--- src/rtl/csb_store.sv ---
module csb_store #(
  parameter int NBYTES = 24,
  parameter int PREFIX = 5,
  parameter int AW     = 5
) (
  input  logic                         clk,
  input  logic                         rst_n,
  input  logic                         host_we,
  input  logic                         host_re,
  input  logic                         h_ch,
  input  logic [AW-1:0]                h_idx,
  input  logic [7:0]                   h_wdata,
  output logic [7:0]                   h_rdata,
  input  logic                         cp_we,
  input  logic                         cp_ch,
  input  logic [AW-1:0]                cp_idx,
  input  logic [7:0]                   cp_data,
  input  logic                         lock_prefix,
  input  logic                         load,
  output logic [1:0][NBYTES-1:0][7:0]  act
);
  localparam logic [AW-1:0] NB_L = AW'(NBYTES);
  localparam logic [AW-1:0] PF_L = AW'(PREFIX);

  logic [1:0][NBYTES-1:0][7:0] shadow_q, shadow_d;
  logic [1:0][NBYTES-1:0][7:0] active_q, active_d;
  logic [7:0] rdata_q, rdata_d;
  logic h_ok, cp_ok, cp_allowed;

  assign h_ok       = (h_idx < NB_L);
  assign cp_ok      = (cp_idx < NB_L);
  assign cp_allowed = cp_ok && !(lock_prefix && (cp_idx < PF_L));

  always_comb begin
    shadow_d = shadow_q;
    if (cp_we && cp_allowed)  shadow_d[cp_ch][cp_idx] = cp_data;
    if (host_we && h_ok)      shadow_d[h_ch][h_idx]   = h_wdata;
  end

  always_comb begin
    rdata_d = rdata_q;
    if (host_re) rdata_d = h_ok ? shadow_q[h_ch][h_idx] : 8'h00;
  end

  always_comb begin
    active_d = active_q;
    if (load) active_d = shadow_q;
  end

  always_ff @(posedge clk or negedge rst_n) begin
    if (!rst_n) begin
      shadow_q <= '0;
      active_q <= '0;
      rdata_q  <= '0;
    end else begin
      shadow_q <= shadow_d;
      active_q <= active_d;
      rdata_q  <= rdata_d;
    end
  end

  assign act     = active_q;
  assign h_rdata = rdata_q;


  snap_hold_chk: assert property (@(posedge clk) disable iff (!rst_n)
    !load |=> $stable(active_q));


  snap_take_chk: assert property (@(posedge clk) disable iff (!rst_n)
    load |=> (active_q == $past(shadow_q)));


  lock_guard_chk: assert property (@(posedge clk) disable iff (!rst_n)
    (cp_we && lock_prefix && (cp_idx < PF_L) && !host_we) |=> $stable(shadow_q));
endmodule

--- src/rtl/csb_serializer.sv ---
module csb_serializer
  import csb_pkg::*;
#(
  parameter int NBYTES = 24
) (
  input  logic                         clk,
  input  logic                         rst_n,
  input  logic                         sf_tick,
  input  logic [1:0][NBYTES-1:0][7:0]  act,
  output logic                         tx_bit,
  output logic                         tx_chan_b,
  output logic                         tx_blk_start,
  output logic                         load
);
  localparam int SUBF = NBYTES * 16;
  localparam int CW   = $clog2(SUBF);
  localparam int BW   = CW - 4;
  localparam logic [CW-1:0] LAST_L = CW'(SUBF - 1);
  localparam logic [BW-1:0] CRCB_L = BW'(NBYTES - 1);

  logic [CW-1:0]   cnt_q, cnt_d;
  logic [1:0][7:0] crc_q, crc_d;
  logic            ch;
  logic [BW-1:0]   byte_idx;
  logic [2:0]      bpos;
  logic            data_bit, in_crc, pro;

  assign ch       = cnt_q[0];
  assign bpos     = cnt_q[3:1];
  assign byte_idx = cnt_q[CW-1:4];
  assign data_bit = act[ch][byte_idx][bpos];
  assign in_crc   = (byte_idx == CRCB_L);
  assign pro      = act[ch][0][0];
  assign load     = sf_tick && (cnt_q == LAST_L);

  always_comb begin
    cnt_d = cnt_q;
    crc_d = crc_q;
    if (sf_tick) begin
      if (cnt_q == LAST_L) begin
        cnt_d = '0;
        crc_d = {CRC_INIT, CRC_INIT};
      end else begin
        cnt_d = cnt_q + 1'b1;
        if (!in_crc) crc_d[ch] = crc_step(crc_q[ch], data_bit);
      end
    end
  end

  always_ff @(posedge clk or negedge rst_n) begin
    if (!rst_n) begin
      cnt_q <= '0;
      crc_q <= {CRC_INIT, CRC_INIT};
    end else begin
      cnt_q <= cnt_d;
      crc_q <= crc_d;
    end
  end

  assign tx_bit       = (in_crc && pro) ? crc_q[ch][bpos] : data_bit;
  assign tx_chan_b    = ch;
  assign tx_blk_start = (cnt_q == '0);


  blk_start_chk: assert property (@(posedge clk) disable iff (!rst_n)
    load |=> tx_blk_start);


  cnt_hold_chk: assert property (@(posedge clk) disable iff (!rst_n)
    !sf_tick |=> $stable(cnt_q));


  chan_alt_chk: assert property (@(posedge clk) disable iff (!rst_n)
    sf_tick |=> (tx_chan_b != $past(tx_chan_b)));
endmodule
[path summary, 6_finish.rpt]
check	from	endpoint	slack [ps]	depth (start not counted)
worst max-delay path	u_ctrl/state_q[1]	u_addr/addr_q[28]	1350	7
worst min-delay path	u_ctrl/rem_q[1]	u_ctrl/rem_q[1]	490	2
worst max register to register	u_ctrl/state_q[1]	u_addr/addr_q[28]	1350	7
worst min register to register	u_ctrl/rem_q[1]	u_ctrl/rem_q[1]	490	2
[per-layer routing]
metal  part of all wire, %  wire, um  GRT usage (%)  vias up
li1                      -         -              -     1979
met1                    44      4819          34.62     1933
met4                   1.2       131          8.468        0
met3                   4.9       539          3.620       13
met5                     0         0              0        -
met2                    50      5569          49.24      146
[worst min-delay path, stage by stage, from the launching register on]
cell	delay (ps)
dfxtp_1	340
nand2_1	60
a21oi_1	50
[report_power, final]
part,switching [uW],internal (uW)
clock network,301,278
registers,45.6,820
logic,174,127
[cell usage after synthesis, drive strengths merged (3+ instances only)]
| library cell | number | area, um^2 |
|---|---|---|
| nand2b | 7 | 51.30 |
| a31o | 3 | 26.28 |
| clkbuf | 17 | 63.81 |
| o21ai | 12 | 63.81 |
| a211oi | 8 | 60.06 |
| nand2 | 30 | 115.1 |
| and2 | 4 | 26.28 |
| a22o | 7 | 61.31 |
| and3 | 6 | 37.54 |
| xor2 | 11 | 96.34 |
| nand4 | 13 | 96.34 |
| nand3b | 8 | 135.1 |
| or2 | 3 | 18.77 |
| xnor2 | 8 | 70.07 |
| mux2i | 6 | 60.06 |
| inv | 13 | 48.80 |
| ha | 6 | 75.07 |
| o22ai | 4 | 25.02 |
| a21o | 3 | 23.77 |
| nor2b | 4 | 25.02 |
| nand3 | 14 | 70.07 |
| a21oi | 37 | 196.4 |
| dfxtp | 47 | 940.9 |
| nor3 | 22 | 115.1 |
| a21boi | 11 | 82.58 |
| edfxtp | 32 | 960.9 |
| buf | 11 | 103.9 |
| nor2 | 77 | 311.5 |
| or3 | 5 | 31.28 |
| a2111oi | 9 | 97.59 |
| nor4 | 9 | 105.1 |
*****
◆ Task objective ◆
Only the lines from the one containing "32 | 960.9 |" through the end of the entries above belong in the answer; repeat them exactly.

◆ Exercise solution ◆
| edfxtp | 32 | 960.9 |
| buf | 11 | 103.9 |
| nor2 | 77 | 311.5 |
| or3 | 5 | 31.28 |
| a2111oi | 9 | 97.59 |
| nor4 | 9 | 105.1 |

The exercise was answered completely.